The simulation results showed that the prediction error of the proposed method for id and iq currents is less than 10% under system fault conditions, thus providing reliable input information for subsequent fault-tolerant control strategies. After switching to the predictive operation mode, the system speed recovery rate reached 95%, which effectively verifies the practical engineering value of the method. Further, experimental verification was carried out on a physical motor platform, and the proposed method was compared with an extended Kalman filter (EKF)-based fault current reconstruction method. The test results obtained with the physical prototype revealed that the proposed method can complete mode switching within 10 milliseconds after sensor failure, with a switching time 80% shorter than that of the EKF method. The speed error after switching was less than 2.5%, which meets the strict requirements of electric aircraft propulsion systems (i.e., ≤3% speed error). At the same time, the root mean square error (RMSE) of current reconstruction was reduced by more than 50% when compared with that of the EKF method. Under the premise of ensuring the continuous and reliable operations of the control system, the scheme significantly improved the stability of motor operations and the speed of mode switching after a fault. In summary, the fusion strategy including sliding mode control can meet the high real-time requirements for electric aircraft propulsion systems while providing a highly reliable fault-tolerant control solution for such systems.
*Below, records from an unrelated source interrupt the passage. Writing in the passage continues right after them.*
### src/include/sad_defs.svh
`ifndef SAD_DEFS_SVH
`define SAD_DEFS_SVH

// adc sample width in bits
`define SAD_BITS_PER_SAMPLE 8

// reference length, also the number of staggered lanes
`define SAD_REF_SAMPLES 32

// accumulator and threshold width
// 32 samples of at most 255 each stay well clear of the top bit
`define SAD_COUNTER_WIDTH 16

// enough bits to address every reference entry
`define SAD_INDEX_WIDTH 5

// trigger count width
`define SAD_NUM_TRIG_WIDTH 16

// edges from the capture of a window's last sample to trigger high
// front end (1), lane pipeline (4) and the trigger register (1) overlap as
// capture, decision, increment, accumulate, hit compare, trigger
`define SAD_TRIGGER_LATENCY 5

`endif

### src/verilog/sad_data_pkg.sv
`default_nettype none

`include "sad_defs.svh"

package sad_data_pkg;

    // one adc or reference sample
    typedef logic [`SAD_BITS_PER_SAMPLE-1:0] sample_t;

    // accumulator, per-sample increment or threshold
    typedef logic [`SAD_COUNTER_WIDTH-1:0] sad_count_t;

    // position inside the reference waveform
    typedef logic [`SAD_INDEX_WIDTH-1:0] ref_index_t;

endpackage

`default_nettype wire

### src/verilog/sad_lane.sv
`timescale 1ns/1ps
`default_nettype none

module sad_lane import sad_data_pkg::*; (
    input  logic       adc_sampleclk,

    input  sample_t    sample,
    input  sample_t    ref_in,
    output sample_t    ref_out,

    input  logic       restart,
    input  logic       ready,
    input  sad_count_t threshold,

    output logic       hit
);

    sample_t    ref_q;       // reference matching the sample in the front end
    sample_t    ref_d;
    sample_t    sample_d;
    logic       above;       // sample above reference
    sad_count_t incr;
    sad_count_t acc;

    // next lane sees the same reference one sample later
    assign ref_out = ref_q;

    // reference delay and compare decision
    always_ff @(posedge adc_sampleclk) begin
        ref_q    <= ref_in;
        ref_d    <= ref_q;
        sample_d <= sample;
        above    <= (sample > ref_q);
    end

    // absolute difference, widened to the accumulator
    always_ff @(posedge adc_sampleclk) begin
        if (above) begin
            incr <= sad_count_t'(sample_d) - sad_count_t'(ref_d);
        end else begin
            incr <= sad_count_t'(ref_d) - sad_count_t'(sample_d);
        end
    end

    // restart reloads with the first increment of the next window
    always_ff @(posedge adc_sampleclk) begin
        if (restart) begin
            acc <= incr;
        end else begin
            acc <= acc + incr;
        end
    end

    // acc holds the finished window on the restart edge
    always_ff @(posedge adc_sampleclk) begin
        hit <= restart && ready && (acc <= threshold);
    end

endmodule

`default_nettype wire
File: src/cpu_pkg.sv
`default_nettype none

package cpu_pkg;

   // core word and byte enable widths
   localparam int word_w = 32;
   localparam int strb_w = 4;

   // kind of access taken from a core port
   typedef enum logic [1:0] {
      op_fetch = 2'd0,
      op_load  = 2'd1,
      op_store = 2'd2
   } cpu_op_e;

   // accepted request, handed from arbiter to issue block
   typedef struct packed {
      cpu_op_e           op;
      logic [word_w-1:0] addr;
      logic [word_w-1:0] wdata;
      logic [strb_w-1:0] wstrb;
   } cpu_req_t;

   // response toward a core port
   typedef struct packed {
      logic [word_w-1:0] rdata;
      logic              err;
   } cpu_rsp_t;

endpackage

`default_nettype wire

File: src/axi_pkg.sv
`default_nettype none

package axi_pkg;

   // bus widths
   localparam int addr_w  = 32;
   localparam int data_w  = 32;
   localparam int id_w    = 4;
   localparam int strb_w  = data_w / 8;

   // axi3 control field widths
   localparam int len_w   = 4;
   localparam int size_w  = 3;
   localparam int burst_w = 2;
   localparam int lock_w  = 2;
   localparam int cache_w = 4;
   localparam int prot_w  = 3;
   localparam int resp_w  = 2;

   // one id per core port
   localparam logic [id_w-1:0] ifu_id = 4'd0;
   localparam logic [id_w-1:0] lsu_id = 4'd1;

   localparam logic [resp_w-1:0]  resp_okay   = 2'b00;
   // 4 bytes per beat, fixed burst
   localparam logic [size_w-1:0]  size_word   = 3'b010;
   localparam logic [burst_w-1:0] burst_fixed = 2'b00;

   typedef struct packed {
      logic [id_w-1:0]    id;
      logic [addr_w-1:0]  addr;
      logic [len_w-1:0]   len;
      logic [size_w-1:0]  size;
      logic [burst_w-1:0] burst;
      logic [lock_w-1:0]  lock;
      logic [cache_w-1:0] cache;
      logic [prot_w-1:0]  prot;
   } ar_chan_t;

   // same layout as the read address channel
   typedef struct packed {
      logic [id_w-1:0]    id;
      logic [addr_w-1:0]  addr;
      logic [len_w-1:0]   len;
      logic [size_w-1:0]  size;
      logic [burst_w-1:0] burst;
      logic [lock_w-1:0]  lock;
      logic [cache_w-1:0] cache;
      logic [prot_w-1:0]  prot;
   } aw_chan_t;

   typedef struct packed {
      logic [id_w-1:0]   id;
      logic [data_w-1:0] data;
      logic [strb_w-1:0] strb;
      logic              last;
   } w_chan_t;

   typedef struct packed {
      logic [id_w-1:0]   id;
      logic [data_w-1:0] data;
      logic [resp_w-1:0] resp;
      logic              last;
   } r_chan_t;

   typedef struct packed {
      logic [id_w-1:0]   id;
      logic [resp_w-1:0] resp;
   } b_chan_t;

endpackage

`default_nettype wire
File: src/cpu_axi_bridge.sv
`timescale 1ns/1ns
`default_nettype none

module cpu_axi_bridge (
   input  wire logic              aclk,
   input  wire logic              rst_n,
   // fetch port
   input  wire logic              inst_req,
   input  wire logic [31:0]       inst_addr,
   input  wire logic              inst_cancel,
   output logic                   inst_addr_ok,
   output logic                   inst_valid,
   output cpu_pkg::cpu_rsp_t      inst_rsp,
   // load/store port
   input  wire logic              data_req,
   input  wire logic              data_wr,
   input  wire logic [31:0]       data_addr,
   input  wire logic [31:0]       data_wdata,
   input  wire logic [3:0]        data_wstrb,
   output logic                   data_addr_ok,
   output logic                   data_ok,
   output cpu_pkg::cpu_rsp_t      data_rsp,
   // axi
   output axi_pkg::ar_chan_t      ar,
   output logic                   arvalid,
   input  wire logic              arready,
   input  wire axi_pkg::r_chan_t  r,
   input  wire logic              rvalid,
   output logic                   rready,
   output axi_pkg::aw_chan_t      aw,
   output logic                   awvalid,
   input  wire logic              awready,
   output axi_pkg::w_chan_t       w,
   output logic                   wvalid,
   input  wire logic              wready,
   input  wire axi_pkg::b_chan_t  b,
   input  wire logic              bvalid,
   output logic                   bready
);

   logic              issue_valid;
   cpu_pkg::cpu_req_t issue_req;
   logic              rd_busy;
   logic              wr_busy;
   logic              rd_done;
   logic              wr_done;
   logic              rd_is_fetch;

   // grant and slot tracking
   bridge_req_arbiter u_arb (
      .aclk         (aclk),
      .rst_n        (rst_n),
      .inst_req     (inst_req),
      .inst_addr    (inst_addr),
      .data_req     (data_req),
      .data_wr      (data_wr),
      .data_addr    (data_addr),
      .data_wdata   (data_wdata),
      .data_wstrb   (data_wstrb),
      .rd_done      (rd_done),
      .wr_done      (wr_done),
      .inst_addr_ok (inst_addr_ok),
      .data_addr_ok (data_addr_ok),
      .rd_busy      (rd_busy),
      .wr_busy      (wr_busy),
      .issue_valid  (issue_valid),
      .issue_req    (issue_req)
   );

   // ar / aw / w drivers
   bridge_axi_issue u_issue (
      .aclk        (aclk),
      .rst_n       (rst_n),
      .issue_valid (issue_valid),
      .issue_req   (issue_req),
      .ar          (ar),
      .arvalid     (arvalid),
      .arready     (arready),
      .aw          (aw),
      .awvalid     (awvalid),
      .awready     (awready),
      .w           (w),
      .wvalid      (wvalid),
      .wready      (wready),
      .rd_is_fetch (rd_is_fetch)
   );

   // r / b back to the core
   bridge_resp_router u_route (
      .aclk        (aclk),
      .rst_n       (rst_n),
      .r           (r),
      .rvalid      (rvalid),
      .rready      (rready),
      .b           (b),
      .bvalid      (bvalid),
      .bready      (bready),
      .rd_is_fetch (rd_is_fetch),
      .rd_busy     (rd_busy),
      .wr_busy     (wr_busy),
      .inst_cancel (inst_cancel),
      .inst_valid  (inst_valid),
      .inst_rsp    (inst_rsp),
      .data_ok     (data_ok),
      .data_rsp    (data_rsp),
      .rd_done     (rd_done),
      .wr_done     (wr_done)
   );

endmodule

`default_nettype wire

File: src/bridge_resp_router.sv
`timescale 1ns/1ns
`default_nettype none

module bridge_resp_router (
   input  wire logic              aclk,
   input  wire logic              rst_n,
   input  wire axi_pkg::r_chan_t  r,
   input  wire logic              rvalid,
   output logic                   rready,
   input  wire axi_pkg::b_chan_t  b,
   input  wire logic              bvalid,
   output logic                   bready,
   input  wire logic              rd_is_fetch,
   input  wire logic              rd_busy,
   input  wire logic              wr_busy,
   input  wire logic              inst_cancel,
   output logic                   inst_valid,
   output cpu_pkg::cpu_rsp_t      inst_rsp,
   output logic                   data_ok,
   output cpu_pkg::cpu_rsp_t      data_rsp,
   output logic                   rd_done,
   output logic                   wr_done
);

   logic r_fire;
   logic b_fire;
   logic r_ifu;
   logic r_err;
   logic b_err;
   logic cancelled;
   logic drop_fetch;

   // ready only while something is outstanding, never back-pressure
   assign rready = rd_busy;
   assign bready = wr_busy;

   assign r_fire = rvalid & rready;
   assign b_fire = bvalid & bready;
   assign r_ifu  = (r.id == axi_pkg::ifu_id);
   assign r_err  = (r.resp != axi_pkg::resp_okay);
   assign b_err  = (b.resp != axi_pkg::resp_okay);

   // cancel may also arrive in the response cycle itself
   assign drop_fetch = cancelled | inst_cancel;

   // fetch port
   assign inst_valid     = r_fire & r_ifu & ~drop_fetch;
   assign inst_rsp.rdata = r.data;
   assign inst_rsp.err   = r_err;

   // load/store port, read data or write ack
   assign data_ok        = (r_fire & ~r_ifu) | b_fire;
   assign data_rsp.rdata = r.data;
   assign data_rsp.err   = (r_fire & ~r_ifu) ? r_err : b_err;

   // slot is freed even for a dropped fetch
   assign rd_done = r_fire;
   assign wr_done = b_fire;

   // remember a cancel until the dead fetch comes back
   always_ff @(posedge aclk or negedge rst_n) begin
      if (!rst_n) begin
         cancelled <= 1'b0;
      end else if (r_fire & r_ifu) begin
         cancelled <= 1'b0;
      end else if (inst_cancel & rd_busy & rd_is_fetch) begin
         cancelled <= 1'b1;
      end
   end

   // returned id agrees with what the issue block sent
   a_rid_match: assert property (@(posedge aclk) disable iff (!rst_n)
      r_fire |-> r.id == (rd_is_fetch ? axi_pkg::ifu_id : axi_pkg::lsu_id));

endmodule

`default_nettype wire

File: src/bridge_axi_issue.sv
`timescale 1ns/1ns
`default_nettype none

module bridge_axi_issue (
   input  wire logic               aclk,
   input  wire logic               rst_n,
   input  wire logic               issue_valid,
   input  wire cpu_pkg::cpu_req_t  issue_req,
   output axi_pkg::ar_chan_t       ar,
   output logic                    arvalid,
   input  wire logic               arready,
   output axi_pkg::aw_chan_t       aw,
   output logic                    awvalid,
   input  wire logic               awready,
   output axi_pkg::w_chan_t        w,
   output logic                    wvalid,
   input  wire logic               wready,
   output logic                    rd_is_fetch
);

   logic                         new_ar;
   logic                         new_wr;
   logic                         fetch_req;
   logic [axi_pkg::id_w-1:0]     req_id;
   axi_pkg::ar_chan_t            ar_new;
   axi_pkg::ar_chan_t            ar_q;
   axi_pkg::aw_chan_t            aw_new;
   axi_pkg::aw_chan_t            aw_q;
   axi_pkg::w_chan_t             w_new;
   axi_pkg::w_chan_t             w_q;
   logic                         ar_pend;
   logic                         aw_pend;
   logic                         w_pend;
   logic                         is_fetch_q;

   assign fetch_req = (issue_req.op == cpu_pkg::op_fetch);
   assign new_ar    = issue_valid & (issue_req.op != cpu_pkg::op_store);
   assign new_wr    = issue_valid & (issue_req.op == cpu_pkg::op_store);
   assign req_id    = fetch_req ? axi_pkg::ifu_id : axi_pkg::lsu_id;

   // single beat, one word, no special attributes
   always_comb begin
      ar_new.id    = req_id;
      ar_new.addr  = issue_req.addr;
      ar_new.len   = '0;
      ar_new.size  = axi_pkg::size_word;
      ar_new.burst = axi_pkg::burst_fixed;
      ar_new.lock  = '0;
      ar_new.cache = '0;
      ar_new.prot  = '0;
      aw_new       = axi_pkg::aw_chan_t'(ar_new);
      w_new.id     = req_id;
      w_new.data   = issue_req.wdata;
      w_new.strb   = issue_req.wstrb;
      w_new.last   = 1'b1;
   end

   // valid goes out in the issue cycle, then held from the pend flag
   // issue_valid :  _-_____
   // xready      :  ____-_
   // xvalid      :  _----_
   assign arvalid = new_ar | ar_pend;
   assign awvalid = new_wr | aw_pend;
   assign wvalid  = new_wr | w_pend;

   assign ar = ar_pend ? ar_q : ar_new;
   assign aw = aw_pend ? aw_q : aw_new;
   assign w  = w_pend  ? w_q  : w_new;

   // cover the issue cycle too, a cancel can land there
   assign rd_is_fetch = new_ar ? fetch_req : is_fetch_q;

   always_ff @(posedge aclk or negedge rst_n) begin
      if (!rst_n) begin
         ar_pend    <= 1'b0;
         aw_pend    <= 1'b0;
         w_pend     <= 1'b0;
         is_fetch_q <= 1'b0;
      end else begin
         // aw and w finish on their own
         ar_pend <= arvalid & ~arready;
         aw_pend <= awvalid & ~awready;
         w_pend  <= wvalid & ~wready;
         if (new_ar) begin
            is_fetch_q <= fetch_req;
         end
      end
   end

   // channel copies for back-pressure
   always_ff @(posedge aclk) begin
      if (new_ar) begin
         ar_q <= ar_new;
      end
      if (new_wr) begin
         aw_q <= aw_new;
         w_q  <= w_new;
      end
   end

   // valid held and payload stable until the handshake
   a_ar_hold: assert property (@(posedge aclk) disable iff (!rst_n)
      arvalid && !arready |=> arvalid && $stable(ar));
   a_aw_hold: assert property (@(posedge aclk) disable iff (!rst_n)
      awvalid && !awready |=> awvalid && $stable(aw));
   a_w_hold: assert property (@(posedge aclk) disable iff (!rst_n)
      wvalid && !wready |=> wvalid && $stable(w));

endmodule

`default_nettype wire

File: src/bridge_req_arbiter.sv
`timescale 1ns/1ns
`default_nettype none

module bridge_req_arbiter (
   input  wire logic             aclk,
   input  wire logic             rst_n,
   input  wire logic             inst_req,
   input  wire logic [31:0]      inst_addr,
   input  wire logic             data_req,
   input  wire logic             data_wr,
   input  wire logic [31:0]      data_addr,
   input  wire logic [31:0]      data_wdata,
   input  wire logic [3:0]       data_wstrb,
   input  wire logic             rd_done,
   input  wire logic             wr_done,
   output logic                  inst_addr_ok,
   output logic                  data_addr_ok,
   output logic                  rd_busy,
   output logic                  wr_busy,
   output logic                  issue_valid,
   output cpu_pkg::cpu_req_t     issue_req
);

   logic              ld_busy;
   logic              rd_grant;
   logic              wr_grant;
   cpu_pkg::cpu_req_t grant_req;

   // loads and stores share data_ok, so one waits for the other to finish
   // keeps responses in order; fetch and store may overlap freely
   assign data_addr_ok = data_req & (data_wr ? (~wr_busy & ~ld_busy)
                                             : (~rd_busy & ~wr_busy));

   // fetch only when the read slot is free and the data port is not taking this cycle
   assign inst_addr_ok = inst_req & ~rd_busy & ~data_addr_ok;

   assign rd_grant = inst_addr_ok | (data_addr_ok & ~data_wr);
   assign wr_grant = data_addr_ok & data_wr;

   // mux the winning port into one request word
   always_comb begin
      if (data_addr_ok) begin
         grant_req.op    = data_wr ? cpu_pkg::op_store : cpu_pkg::op_load;
         grant_req.addr  = data_addr;
         grant_req.wdata = data_wdata;
         grant_req.wstrb = data_wstrb;
      end else begin
         grant_req.op    = cpu_pkg::op_fetch;
         grant_req.addr  = inst_addr;
         grant_req.wdata = '0;
         grant_req.wstrb = '0;
      end
   end

   // slot flags go busy at the edge after acceptance and clear on done
   always_ff @(posedge aclk or negedge rst_n) begin
      if (!rst_n) begin
         rd_busy     <= 1'b0;
         wr_busy     <= 1'b0;
         ld_busy     <= 1'b0;
         issue_valid <= 1'b0;
      end else begin
         issue_valid <= rd_grant | wr_grant;
         if (rd_grant) begin
            rd_busy <= 1'b1;
         end else if (rd_done) begin
            rd_busy <= 1'b0;
         end
         // load part of the read slot
         if (data_addr_ok & ~data_wr) begin
            ld_busy <= 1'b1;
         end else if (rd_done) begin
            ld_busy <= 1'b0;
         end
         if (wr_grant) begin
            wr_busy <= 1'b1;
         end else if (wr_done) begin
            wr_busy <= 1'b0;
         end
      end
   end

   // payload only
   always_ff @(posedge aclk) begin
      if (rd_grant | wr_grant) begin
         issue_req <= grant_req;
      end
   end

   // a response only ever closes a slot that holds a transfer in flight
   a_rd_done_busy: assert property (@(posedge aclk) disable iff (!rst_n)
      rd_done |-> rd_busy);
   a_wr_done_busy: assert property (@(posedge aclk) disable iff (!rst_n)
      wr_done |-> wr_busy);

endmodule

`default_nettype wire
The performed experiment only involved verification in a standard laboratory environment (20 ± 2 °C, electromagnetic shielding), and did not cover extreme working conditions (such as −10 °C freezing, strong electromagnetic interference). Furthermore, the study focused on single-sensor faults and does not involve multi-sensor concurrent failure scenarios. Future work should expand the proposed system to multi-sensor fault fusion diagnosis, continue to optimize the computational efficiency of the LSTM to adapt to lightweight embedded platforms, and introduce reinforcement learning to improve the system’s dynamic adaptability to sudden aerodynamic disturbances.
The achievements detailed in this study provide a new idea for the high-reliability fault-tolerant control of electric aircraft power systems, and the synergistic mechanism of intelligent diagnosis and real-time reconstruction is expected to promote technological innovation in the field of aviation electric drive system safety.